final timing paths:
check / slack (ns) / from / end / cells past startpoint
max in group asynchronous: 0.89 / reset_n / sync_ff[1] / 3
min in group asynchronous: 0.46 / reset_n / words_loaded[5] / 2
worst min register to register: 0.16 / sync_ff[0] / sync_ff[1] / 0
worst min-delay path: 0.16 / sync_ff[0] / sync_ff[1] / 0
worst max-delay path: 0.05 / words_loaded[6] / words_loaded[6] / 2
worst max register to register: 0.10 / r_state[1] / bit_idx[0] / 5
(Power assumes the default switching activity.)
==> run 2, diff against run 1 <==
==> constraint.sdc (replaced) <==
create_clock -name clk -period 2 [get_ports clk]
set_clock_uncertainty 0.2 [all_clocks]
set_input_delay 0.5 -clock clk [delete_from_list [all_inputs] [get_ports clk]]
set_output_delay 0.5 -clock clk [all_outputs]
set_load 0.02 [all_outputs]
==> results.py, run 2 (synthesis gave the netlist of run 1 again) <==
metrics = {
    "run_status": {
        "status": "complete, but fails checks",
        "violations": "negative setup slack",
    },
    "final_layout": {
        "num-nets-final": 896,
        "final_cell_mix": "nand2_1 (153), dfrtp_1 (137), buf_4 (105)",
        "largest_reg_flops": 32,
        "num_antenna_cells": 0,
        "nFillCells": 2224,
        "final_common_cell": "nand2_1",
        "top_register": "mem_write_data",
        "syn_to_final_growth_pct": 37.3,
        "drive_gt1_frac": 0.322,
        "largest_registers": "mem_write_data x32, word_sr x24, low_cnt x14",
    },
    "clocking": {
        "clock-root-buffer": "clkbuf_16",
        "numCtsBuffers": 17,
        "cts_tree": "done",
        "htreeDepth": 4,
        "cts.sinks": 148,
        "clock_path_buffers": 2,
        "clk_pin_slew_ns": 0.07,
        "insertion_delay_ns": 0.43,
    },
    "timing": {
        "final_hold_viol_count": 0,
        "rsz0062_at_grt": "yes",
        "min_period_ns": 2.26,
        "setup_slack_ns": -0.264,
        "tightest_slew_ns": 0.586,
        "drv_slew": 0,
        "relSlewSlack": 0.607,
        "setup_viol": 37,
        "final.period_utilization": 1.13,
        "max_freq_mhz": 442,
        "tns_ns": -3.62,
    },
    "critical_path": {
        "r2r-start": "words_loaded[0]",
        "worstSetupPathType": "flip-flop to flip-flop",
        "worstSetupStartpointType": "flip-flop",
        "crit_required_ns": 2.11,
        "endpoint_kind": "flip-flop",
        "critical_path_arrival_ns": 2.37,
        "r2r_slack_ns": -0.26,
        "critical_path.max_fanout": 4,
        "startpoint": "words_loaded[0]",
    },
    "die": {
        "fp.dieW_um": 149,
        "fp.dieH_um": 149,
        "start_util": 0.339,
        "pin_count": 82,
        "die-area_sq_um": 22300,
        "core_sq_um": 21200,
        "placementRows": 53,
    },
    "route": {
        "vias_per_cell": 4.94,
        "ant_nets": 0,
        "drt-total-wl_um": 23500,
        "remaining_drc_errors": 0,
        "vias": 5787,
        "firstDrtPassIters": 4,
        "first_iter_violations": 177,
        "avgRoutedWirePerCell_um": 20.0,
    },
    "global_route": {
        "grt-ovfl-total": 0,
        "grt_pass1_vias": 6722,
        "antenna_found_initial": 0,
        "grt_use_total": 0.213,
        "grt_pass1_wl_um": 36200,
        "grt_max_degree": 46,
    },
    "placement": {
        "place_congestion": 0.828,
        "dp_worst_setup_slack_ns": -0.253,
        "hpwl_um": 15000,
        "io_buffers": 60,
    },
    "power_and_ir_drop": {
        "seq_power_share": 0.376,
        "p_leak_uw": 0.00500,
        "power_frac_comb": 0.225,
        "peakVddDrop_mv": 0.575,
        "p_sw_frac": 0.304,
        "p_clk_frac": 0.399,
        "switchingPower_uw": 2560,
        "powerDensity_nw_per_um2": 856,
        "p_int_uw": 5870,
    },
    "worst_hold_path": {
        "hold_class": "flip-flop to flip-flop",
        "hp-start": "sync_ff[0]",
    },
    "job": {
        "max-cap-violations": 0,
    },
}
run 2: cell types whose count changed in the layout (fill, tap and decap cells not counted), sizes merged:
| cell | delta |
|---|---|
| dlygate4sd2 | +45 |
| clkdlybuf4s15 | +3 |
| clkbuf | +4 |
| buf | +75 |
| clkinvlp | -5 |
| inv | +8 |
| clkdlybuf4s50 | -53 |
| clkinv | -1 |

EXERCISE REQUIREMENTS
For this exercise, restate every record word for word.

RESULT OF THE EXERCISE
final timing paths:
check / slack (ns) / from / end / cells past startpoint
max in group asynchronous: 0.89 / reset_n / sync_ff[1] / 3
min in group asynchronous: 0.46 / reset_n / words_loaded[5] / 2
worst min register to register: 0.16 / sync_ff[0] / sync_ff[1] / 0
worst min-delay path: 0.16 / sync_ff[0] / sync_ff[1] / 0
worst max-delay path: 0.05 / words_loaded[6] / words_loaded[6] / 2
worst max register to register: 0.10 / r_state[1] / bit_idx[0] / 5
(Power assumes the default switching activity.)
==> run 2, diff against run 1 <==
==> constraint.sdc (replaced) <==
create_clock -name clk -period 2 [get_ports clk]
set_clock_uncertainty 0.2 [all_clocks]
set_input_delay 0.5 -clock clk [delete_from_list [all_inputs] [get_ports clk]]
set_output_delay 0.5 -clock clk [all_outputs]
set_load 0.02 [all_outputs]
==> results.py, run 2 (synthesis gave the netlist of run 1 again) <==
metrics = {
    "run_status": {
        "status": "complete, but fails checks",
        "violations": "negative setup slack",
    },
    "final_layout": {
        "num-nets-final": 896,
        "final_cell_mix": "nand2_1 (153), dfrtp_1 (137), buf_4 (105)",
        "largest_reg_flops": 32,
        "num_antenna_cells": 0,
        "nFillCells": 2224,
        "final_common_cell": "nand2_1",
        "top_register": "mem_write_data",
        "syn_to_final_growth_pct": 37.3,
        "drive_gt1_frac": 0.322,
        "largest_registers": "mem_write_data x32, word_sr x24, low_cnt x14",
    },
    "clocking": {
        "clock-root-buffer": "clkbuf_16",
        "numCtsBuffers": 17,
        "cts_tree": "done",
        "htreeDepth": 4,
        "cts.sinks": 148,
        "clock_path_buffers": 2,
        "clk_pin_slew_ns": 0.07,
        "insertion_delay_ns": 0.43,
    },
    "timing": {
        "final_hold_viol_count": 0,
        "rsz0062_at_grt": "yes",
        "min_period_ns": 2.26,
        "setup_slack_ns": -0.264,
        "tightest_slew_ns": 0.586,
        "drv_slew": 0,
        "relSlewSlack": 0.607,
        "setup_viol": 37,
        "final.period_utilization": 1.13,
        "max_freq_mhz": 442,
        "tns_ns": -3.62,
    },
    "critical_path": {
        "r2r-start": "words_loaded[0]",
        "worstSetupPathType": "flip-flop to flip-flop",
        "worstSetupStartpointType": "flip-flop",
        "crit_required_ns": 2.11,
        "endpoint_kind": "flip-flop",
        "critical_path_arrival_ns": 2.37,
        "r2r_slack_ns": -0.26,
        "critical_path.max_fanout": 4,
        "startpoint": "words_loaded[0]",
    },
    "die": {
        "fp.dieW_um": 149,
        "fp.dieH_um": 149,
        "start_util": 0.339,
        "pin_count": 82,
        "die-area_sq_um": 22300,
        "core_sq_um": 21200,
        "placementRows": 53,
    },
    "route": {
        "vias_per_cell": 4.94,
        "ant_nets": 0,
        "drt-total-wl_um": 23500,
        "remaining_drc_errors": 0,
        "vias": 5787,
        "firstDrtPassIters": 4,
        "first_iter_violations": 177,
        "avgRoutedWirePerCell_um": 20.0,
    },
    "global_route": {
        "grt-ovfl-total": 0,
        "grt_pass1_vias": 6722,
        "antenna_found_initial": 0,
        "grt_use_total": 0.213,
        "grt_pass1_wl_um": 36200,
        "grt_max_degree": 46,
    },
    "placement": {
        "place_congestion": 0.828,
        "dp_worst_setup_slack_ns": -0.253,
        "hpwl_um": 15000,
        "io_buffers": 60,
    },
    "power_and_ir_drop": {
        "seq_power_share": 0.376,
        "p_leak_uw": 0.00500,
        "power_frac_comb": 0.225,
        "peakVddDrop_mv": 0.575,
        "p_sw_frac": 0.304,
        "p_clk_frac": 0.399,
        "switchingPower_uw": 2560,
        "powerDensity_nw_per_um2": 856,
        "p_int_uw": 5870,
    },
    "worst_hold_path": {
        "hold_class": "flip-flop to flip-flop",
        "hp-start": "sync_ff[0]",
    },
    "job": {
        "max-cap-violations": 0,
    },
}
run 2: cell types whose count changed in the layout (fill, tap and decap cells not counted), sizes merged:
| cell | delta |
|---|---|
| dlygate4sd2 | +45 |
| clkdlybuf4s15 | +3 |
| clkbuf | +4 |
| buf | +75 |
| clkinvlp | -5 |
| inv | +8 |
| clkdlybuf4s50 | -53 |
| clkinv | -1 |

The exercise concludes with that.